Russell J. Hemley

Rus Hemley continues to explore the remarkable behavior of materials when they are subjected to extreme pressures, up to and beyond 300 GPa (3 Mbar), at temperatures ranging from millikelvins to above 5000 K. It is becoming increasingly clear that such studies have implications that span the physical sciences, from fundamental chemistry and physics, earth and planetary science, to materials science and high technology. Research within Hemley's group during the past year has continued to uncover new phenomena in molecular materials at very high pressures. For instance, the researchers pinpointed the transition pressure of H₂O-ice from its normal molecular form to its high-density nonmolecular state. They also found unusual quantum mechanical phenomena associated with this transition. These experiments, combined with related studies of hydrogen and methane, reveal the nature of materials that comprise the large planets of the solar system. Some of the group's other high-pressure studies of molecular systems include the study of superconductivity in organic conductors, and in situ monitoring of the organic reactions under hydrothermal conditions.
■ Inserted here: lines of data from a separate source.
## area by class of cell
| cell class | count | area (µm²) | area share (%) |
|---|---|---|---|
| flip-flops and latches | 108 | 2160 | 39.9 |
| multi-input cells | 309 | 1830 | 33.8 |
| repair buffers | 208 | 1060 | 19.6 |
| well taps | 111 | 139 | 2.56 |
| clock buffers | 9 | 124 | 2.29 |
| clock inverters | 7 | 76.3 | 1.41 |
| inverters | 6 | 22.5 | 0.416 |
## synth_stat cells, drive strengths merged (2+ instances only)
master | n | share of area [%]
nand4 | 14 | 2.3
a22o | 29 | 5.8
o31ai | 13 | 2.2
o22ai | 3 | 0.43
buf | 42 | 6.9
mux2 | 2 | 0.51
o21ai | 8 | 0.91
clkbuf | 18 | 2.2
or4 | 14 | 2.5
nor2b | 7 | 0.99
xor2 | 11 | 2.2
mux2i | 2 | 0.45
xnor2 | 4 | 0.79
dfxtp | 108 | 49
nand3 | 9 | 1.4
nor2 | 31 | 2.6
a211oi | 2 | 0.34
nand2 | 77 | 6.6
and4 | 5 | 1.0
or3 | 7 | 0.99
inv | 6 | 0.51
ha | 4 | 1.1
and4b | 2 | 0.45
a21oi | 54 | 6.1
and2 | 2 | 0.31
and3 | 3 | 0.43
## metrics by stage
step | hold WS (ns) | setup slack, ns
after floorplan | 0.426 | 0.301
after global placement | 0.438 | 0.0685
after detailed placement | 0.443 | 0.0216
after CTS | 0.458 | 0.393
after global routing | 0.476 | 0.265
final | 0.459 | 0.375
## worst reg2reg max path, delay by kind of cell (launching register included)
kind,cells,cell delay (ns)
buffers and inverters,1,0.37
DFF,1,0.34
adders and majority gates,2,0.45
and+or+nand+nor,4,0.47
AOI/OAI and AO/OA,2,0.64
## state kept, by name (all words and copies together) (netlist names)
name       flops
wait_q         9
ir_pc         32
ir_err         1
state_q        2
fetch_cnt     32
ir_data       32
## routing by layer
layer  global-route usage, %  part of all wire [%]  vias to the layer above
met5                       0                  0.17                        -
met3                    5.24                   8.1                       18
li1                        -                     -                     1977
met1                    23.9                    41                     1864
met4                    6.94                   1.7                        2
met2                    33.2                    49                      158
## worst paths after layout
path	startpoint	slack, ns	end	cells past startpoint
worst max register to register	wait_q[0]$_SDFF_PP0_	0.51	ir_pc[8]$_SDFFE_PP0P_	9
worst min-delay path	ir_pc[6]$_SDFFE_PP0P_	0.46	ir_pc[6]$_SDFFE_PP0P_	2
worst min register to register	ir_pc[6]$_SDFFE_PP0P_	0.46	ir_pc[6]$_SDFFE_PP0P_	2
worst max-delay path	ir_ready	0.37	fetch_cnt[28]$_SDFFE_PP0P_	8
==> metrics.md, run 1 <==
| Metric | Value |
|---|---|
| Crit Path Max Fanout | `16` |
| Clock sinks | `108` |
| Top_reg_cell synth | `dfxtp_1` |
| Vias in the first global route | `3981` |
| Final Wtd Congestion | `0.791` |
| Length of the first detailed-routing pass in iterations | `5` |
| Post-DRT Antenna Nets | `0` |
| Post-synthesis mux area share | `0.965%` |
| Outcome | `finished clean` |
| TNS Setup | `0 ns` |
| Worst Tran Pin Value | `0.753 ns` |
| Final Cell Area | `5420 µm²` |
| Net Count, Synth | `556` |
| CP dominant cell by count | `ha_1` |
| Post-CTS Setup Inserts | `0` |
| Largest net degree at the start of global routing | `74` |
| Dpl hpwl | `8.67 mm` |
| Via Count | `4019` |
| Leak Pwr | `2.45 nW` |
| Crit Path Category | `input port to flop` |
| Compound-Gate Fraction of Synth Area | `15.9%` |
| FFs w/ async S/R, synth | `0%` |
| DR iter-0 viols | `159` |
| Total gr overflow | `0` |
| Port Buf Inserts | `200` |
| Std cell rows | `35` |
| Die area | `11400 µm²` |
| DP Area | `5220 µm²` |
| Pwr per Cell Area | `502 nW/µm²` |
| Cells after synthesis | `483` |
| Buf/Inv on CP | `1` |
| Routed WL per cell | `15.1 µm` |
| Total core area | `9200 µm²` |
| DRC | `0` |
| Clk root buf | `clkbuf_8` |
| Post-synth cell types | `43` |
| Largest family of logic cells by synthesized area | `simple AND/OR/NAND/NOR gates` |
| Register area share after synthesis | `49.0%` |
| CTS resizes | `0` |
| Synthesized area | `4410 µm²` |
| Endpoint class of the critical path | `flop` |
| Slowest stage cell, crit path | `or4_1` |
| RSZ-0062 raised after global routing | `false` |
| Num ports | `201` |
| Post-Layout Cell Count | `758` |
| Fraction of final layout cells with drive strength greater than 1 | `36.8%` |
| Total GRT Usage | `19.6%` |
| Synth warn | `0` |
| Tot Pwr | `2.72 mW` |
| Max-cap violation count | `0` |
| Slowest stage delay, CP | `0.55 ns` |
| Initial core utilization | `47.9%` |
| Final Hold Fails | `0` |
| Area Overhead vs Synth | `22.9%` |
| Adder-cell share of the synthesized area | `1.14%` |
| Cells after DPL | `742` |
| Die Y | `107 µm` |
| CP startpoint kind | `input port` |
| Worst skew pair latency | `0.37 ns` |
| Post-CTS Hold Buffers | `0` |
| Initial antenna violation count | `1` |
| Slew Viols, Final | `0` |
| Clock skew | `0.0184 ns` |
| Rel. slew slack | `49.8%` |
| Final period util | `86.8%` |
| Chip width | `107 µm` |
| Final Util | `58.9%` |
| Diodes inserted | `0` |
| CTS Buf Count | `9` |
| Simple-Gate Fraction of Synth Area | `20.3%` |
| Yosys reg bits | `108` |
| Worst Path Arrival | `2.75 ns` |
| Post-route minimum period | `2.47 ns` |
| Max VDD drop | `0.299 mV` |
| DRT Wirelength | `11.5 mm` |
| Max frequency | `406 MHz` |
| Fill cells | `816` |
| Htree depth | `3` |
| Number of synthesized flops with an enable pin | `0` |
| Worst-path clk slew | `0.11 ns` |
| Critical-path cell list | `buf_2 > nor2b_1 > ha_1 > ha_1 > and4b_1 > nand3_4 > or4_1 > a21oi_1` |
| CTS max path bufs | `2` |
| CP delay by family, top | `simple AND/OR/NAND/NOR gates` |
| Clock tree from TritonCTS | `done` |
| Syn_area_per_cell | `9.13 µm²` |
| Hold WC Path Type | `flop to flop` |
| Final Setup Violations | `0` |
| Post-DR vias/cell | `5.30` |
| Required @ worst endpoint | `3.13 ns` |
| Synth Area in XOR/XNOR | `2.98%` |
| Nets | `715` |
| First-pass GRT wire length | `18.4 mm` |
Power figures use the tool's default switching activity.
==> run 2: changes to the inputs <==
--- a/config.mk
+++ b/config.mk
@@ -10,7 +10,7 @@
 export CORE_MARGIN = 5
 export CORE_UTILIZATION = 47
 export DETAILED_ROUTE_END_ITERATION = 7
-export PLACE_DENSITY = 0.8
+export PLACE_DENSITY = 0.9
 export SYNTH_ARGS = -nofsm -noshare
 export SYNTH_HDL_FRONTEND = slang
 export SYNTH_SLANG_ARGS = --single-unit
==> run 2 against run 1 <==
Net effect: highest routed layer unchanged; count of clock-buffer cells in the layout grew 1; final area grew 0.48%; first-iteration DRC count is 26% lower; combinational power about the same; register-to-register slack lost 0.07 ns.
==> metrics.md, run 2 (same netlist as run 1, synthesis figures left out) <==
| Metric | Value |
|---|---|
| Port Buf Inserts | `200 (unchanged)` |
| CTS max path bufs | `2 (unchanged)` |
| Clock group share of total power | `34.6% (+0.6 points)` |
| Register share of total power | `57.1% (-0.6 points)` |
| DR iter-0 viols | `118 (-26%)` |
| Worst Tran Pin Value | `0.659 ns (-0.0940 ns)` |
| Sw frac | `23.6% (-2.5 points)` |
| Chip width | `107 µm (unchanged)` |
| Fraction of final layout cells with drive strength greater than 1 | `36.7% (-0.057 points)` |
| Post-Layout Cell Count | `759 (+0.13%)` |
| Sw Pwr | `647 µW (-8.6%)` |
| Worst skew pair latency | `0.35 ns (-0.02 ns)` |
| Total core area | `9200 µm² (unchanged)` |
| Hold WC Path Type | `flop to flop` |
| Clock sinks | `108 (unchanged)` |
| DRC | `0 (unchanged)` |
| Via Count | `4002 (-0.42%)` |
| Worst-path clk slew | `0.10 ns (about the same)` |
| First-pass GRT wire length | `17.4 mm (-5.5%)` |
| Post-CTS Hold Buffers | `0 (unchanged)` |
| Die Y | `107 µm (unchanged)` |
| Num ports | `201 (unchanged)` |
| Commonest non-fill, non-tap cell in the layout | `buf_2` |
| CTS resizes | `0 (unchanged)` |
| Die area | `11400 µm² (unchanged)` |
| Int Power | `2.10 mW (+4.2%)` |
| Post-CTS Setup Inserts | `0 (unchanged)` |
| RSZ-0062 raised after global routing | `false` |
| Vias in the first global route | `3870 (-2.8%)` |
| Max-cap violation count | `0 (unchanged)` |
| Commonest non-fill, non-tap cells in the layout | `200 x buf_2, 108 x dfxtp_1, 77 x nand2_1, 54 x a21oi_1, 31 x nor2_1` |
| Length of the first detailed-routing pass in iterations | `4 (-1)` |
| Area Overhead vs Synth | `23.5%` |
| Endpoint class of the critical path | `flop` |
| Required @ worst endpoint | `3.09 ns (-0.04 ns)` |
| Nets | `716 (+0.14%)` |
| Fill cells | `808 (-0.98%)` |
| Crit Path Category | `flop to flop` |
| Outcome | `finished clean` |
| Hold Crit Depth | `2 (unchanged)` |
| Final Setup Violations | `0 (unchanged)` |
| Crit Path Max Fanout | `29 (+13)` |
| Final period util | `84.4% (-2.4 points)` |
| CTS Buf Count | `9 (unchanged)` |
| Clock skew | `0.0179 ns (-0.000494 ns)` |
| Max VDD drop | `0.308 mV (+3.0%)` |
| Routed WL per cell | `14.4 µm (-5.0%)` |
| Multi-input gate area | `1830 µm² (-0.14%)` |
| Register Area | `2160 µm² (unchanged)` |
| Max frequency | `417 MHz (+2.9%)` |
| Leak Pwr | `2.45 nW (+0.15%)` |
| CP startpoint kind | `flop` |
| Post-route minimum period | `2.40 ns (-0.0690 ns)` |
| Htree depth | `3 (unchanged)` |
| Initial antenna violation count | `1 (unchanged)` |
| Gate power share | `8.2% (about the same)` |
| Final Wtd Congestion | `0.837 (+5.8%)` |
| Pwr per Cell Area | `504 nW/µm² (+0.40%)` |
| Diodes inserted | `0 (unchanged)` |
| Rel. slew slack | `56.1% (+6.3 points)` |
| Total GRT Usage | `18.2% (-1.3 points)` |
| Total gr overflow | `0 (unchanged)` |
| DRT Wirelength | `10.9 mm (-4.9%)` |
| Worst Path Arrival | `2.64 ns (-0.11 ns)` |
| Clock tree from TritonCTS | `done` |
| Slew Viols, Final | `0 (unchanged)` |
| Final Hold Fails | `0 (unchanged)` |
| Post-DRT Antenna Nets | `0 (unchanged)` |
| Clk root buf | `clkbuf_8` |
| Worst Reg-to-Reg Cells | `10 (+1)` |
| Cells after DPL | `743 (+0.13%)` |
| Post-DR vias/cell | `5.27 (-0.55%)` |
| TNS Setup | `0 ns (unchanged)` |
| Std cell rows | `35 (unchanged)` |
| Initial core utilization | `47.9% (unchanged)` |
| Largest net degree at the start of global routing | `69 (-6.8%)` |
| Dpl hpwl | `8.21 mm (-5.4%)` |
Hemley's group is also focusing on the oxides, silicates, and metals that form major constituents of our planet. Long thought to be a solved problem, the high-pressure behavior of silica continues to produce new surprises. Important advances have been made in both theory and experiment, including the evidence for new forms of silica that may exist deep within the mantle. Recent experimental data were used to develop a theory for silica's major high-pressure transition at 50 GPa; this provides a basis for evaluating the geophysical signature of free silica in the lower mantle. The pressure dependence of the stability of quartz -- the common form of silica found in the Earth's crust -- was tracked using light-scattering techniques. The experiment revealed the origin of the pressure-induced transformation of the material to a dense glass. The group had discovered this phenomenon in the 1980s. New x-ray diffraction and spectroscopic studies have uncovered novel phenomena in iron-bearing oxides and silicates, including electronic spin transitions and magnetic collapse. These latter studies also include the first direct measurements of the elasticity, texture, and flow properties of iron -- crucial information for understanding seismological observations of the Earth's core.

Most of the discoveries mentioned above were made possible by the group's ability to continually develop new techniques in high-pressure experimentation. Among the most important have been those involving high-intensity synchrotron radiation, such as new techniques for x-ray diffraction of materials at pressures and temperatures found at the Earth's core, x-ray fluorescence spectroscopy, and new high-pressure inelastic x-ray scattering. In fact, the group has launched a major program to build a high-pressure synchrotron x-ray facility at the Advanced Photon Source, Argonne National Laboratory to carry out these studies in a dedicated fashion. This new facility offers many opportunities and will complement the dedicated high-pressure synchrotron beamlines the group uses at the National Synchrotron Light Source at Brookhaven Lab, including the just-completed dedicated high-pressure synchrotron infrared beamline. This synchrotron work also complements technical advances in other areas. Some examples are high-pressure magnetic susceptibility and electrical conductivity techniques for investigating new superconductors and novel metals, and the development of new synthetic diamond anvils for compressing larger samples, reaching higher pressures, and performing an even wider range of measurements.